Der Fund stammt aus der Tongrube der Wienerberger Ziegelwerke bei Buldern westl. Dülmen/Westfalen im zentralen Bereich des Münsterländer Kreidebeckens. In der Grube stehen fossilarme dunkelgraue, schluffig-feinsandige und ungeschichtete Tonmergel der Holtwick-Formation (Untere Osterwicker-Schichten n. Arnold 1964, Oberes Untercampan, quadrata-gracilis-Zone) an. Die Ablagerungen erfolgten am Übergang zur Tiefschelffazies. Neben Belemniten der Gattung Gonioteuthis finden sich schlecht erhaltene Steinkerne einer artenarmen Bivalven- und Gastropodenfauna. Cephalopoden und Echiniden sind selten. Lediglich Calcitschaler der Gattung Inoceramus sowie Austern und Pectiniden liegen in Schalenerhaltung vor. Bekannt wurde die Grube durch eine diverse Vertebratenfauna (Müller 1989). Schwämme wurden in der Tonmergelfazies bisher nicht nachgewiesen (Müller 1993). Die zeitgleich abgelagerten, weiter nordöstlich im Raum Legden-Darfeld-Coesfeld anstehenden Kalkmergelsteine der Holtwick-Formation als Ausdruck einer flach-marinen Schelffazies sind hingegen überregional bekannt für ihre arten- und individuenreiche Schwammfauna.

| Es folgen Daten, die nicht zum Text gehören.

`config.mk`:
```
export PLATFORM = sky130hd
export DESIGN_NAME = bmdma_stat
export DESIGN_NICKNAME = d
export VERILOG_FILES = /design/src/rtl/bmdma_stat.sv
export SDC_FILE = /design/constraint.sdc
export NUM_CORES = 1
export LEC_CHECK = 0
export BUFFER_PORTS_ARGS = -buffer_cell sky130_fd_sc_hd__buf_2
export CAP_MARGIN = 0
export CORE_ASPECT_RATIO = 1.25
export CORE_MARGIN = 2
export CORE_UTILIZATION = 35
export DETAILED_ROUTE_END_ITERATION = 10
export SYNTH_ARGS = -nofsm -noshare
export SYNTH_HDL_FRONTEND = slang
export SYNTH_SLANG_ARGS = --single-unit
```
`constraint.sdc`:
```
create_clock -name clk -period 1.1 [get_ports clk]
set_clock_uncertainty 0.1 [all_clocks]
set_input_delay 0.055 -clock clk [delete_from_list [all_inputs] [get_ports clk]]
set_output_delay 0.055 -clock clk [all_outputs]
set_load 0.01 [all_outputs]
```
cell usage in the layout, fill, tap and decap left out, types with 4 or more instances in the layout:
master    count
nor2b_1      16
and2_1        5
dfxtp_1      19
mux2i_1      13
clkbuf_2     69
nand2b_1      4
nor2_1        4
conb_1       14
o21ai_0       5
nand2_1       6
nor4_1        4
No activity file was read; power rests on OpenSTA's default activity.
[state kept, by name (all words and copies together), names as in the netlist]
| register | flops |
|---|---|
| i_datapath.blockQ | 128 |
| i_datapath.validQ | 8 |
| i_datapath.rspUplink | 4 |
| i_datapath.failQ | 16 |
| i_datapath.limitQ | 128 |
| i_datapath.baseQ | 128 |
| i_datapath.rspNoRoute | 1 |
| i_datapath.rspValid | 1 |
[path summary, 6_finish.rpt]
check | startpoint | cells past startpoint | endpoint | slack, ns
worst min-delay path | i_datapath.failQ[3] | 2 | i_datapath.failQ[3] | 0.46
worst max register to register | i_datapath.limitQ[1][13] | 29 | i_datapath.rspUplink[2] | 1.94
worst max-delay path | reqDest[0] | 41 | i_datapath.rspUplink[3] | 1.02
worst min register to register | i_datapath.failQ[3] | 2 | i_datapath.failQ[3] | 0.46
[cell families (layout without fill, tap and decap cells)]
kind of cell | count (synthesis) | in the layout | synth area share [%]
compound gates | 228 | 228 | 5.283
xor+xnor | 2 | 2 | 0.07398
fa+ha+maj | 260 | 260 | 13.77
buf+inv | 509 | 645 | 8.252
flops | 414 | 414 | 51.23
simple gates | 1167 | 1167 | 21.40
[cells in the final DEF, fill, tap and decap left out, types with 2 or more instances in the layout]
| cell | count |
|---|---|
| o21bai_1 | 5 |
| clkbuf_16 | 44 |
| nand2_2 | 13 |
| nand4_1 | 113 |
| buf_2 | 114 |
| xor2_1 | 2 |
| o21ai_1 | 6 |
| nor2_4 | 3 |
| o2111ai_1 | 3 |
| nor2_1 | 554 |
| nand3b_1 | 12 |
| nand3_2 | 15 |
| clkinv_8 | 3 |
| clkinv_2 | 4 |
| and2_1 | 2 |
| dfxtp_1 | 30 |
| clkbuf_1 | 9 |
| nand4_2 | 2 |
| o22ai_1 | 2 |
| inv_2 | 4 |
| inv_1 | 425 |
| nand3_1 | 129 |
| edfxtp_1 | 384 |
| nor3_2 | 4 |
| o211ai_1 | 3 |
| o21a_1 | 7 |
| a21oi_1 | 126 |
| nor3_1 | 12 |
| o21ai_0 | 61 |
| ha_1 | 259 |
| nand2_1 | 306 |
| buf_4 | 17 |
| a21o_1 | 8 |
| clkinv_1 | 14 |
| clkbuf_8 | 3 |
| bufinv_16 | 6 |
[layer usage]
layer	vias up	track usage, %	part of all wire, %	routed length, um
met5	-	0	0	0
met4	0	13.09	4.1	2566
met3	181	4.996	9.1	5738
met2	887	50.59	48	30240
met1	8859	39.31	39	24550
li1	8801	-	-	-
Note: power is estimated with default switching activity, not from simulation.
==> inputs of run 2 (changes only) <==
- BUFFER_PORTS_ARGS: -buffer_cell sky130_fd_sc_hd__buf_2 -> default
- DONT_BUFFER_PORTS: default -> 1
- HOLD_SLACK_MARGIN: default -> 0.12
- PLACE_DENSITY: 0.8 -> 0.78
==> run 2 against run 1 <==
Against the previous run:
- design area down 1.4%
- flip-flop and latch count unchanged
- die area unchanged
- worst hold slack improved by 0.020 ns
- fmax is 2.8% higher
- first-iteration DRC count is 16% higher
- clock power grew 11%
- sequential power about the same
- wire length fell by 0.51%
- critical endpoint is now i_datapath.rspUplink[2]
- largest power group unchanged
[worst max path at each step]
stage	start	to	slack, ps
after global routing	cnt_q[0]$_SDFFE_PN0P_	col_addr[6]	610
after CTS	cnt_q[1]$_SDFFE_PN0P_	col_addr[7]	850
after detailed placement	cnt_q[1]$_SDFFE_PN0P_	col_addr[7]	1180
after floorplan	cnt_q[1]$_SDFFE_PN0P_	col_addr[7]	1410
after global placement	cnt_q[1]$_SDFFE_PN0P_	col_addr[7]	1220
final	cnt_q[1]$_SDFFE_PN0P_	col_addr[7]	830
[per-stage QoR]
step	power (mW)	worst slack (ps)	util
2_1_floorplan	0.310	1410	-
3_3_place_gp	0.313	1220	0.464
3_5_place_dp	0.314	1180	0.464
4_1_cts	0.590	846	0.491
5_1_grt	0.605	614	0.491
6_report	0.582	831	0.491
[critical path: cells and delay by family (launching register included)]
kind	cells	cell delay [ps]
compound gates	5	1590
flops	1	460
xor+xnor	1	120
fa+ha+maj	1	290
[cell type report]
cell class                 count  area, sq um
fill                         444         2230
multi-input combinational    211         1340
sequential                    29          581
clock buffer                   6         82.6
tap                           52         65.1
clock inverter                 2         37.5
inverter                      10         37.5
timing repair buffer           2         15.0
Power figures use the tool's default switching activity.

Abb. 1-3 zeigen die linke und rechte Klappe der Auster. Während die freie linke Klappe wiederum anderen Austern als Substrat diente, zeigt sich auf der dem ursprünglichen Substrat zugewandten rechten Klappe deutlich der Negativabdruck eines Schwammes mit noch erkennbarer Körperform. Die gut zu erkennenden Ostien sowie deren Stellung zueinander (Abb. 4-5) machen eine ungefähre Zuordnung in die Familie Ventriculidae möglich.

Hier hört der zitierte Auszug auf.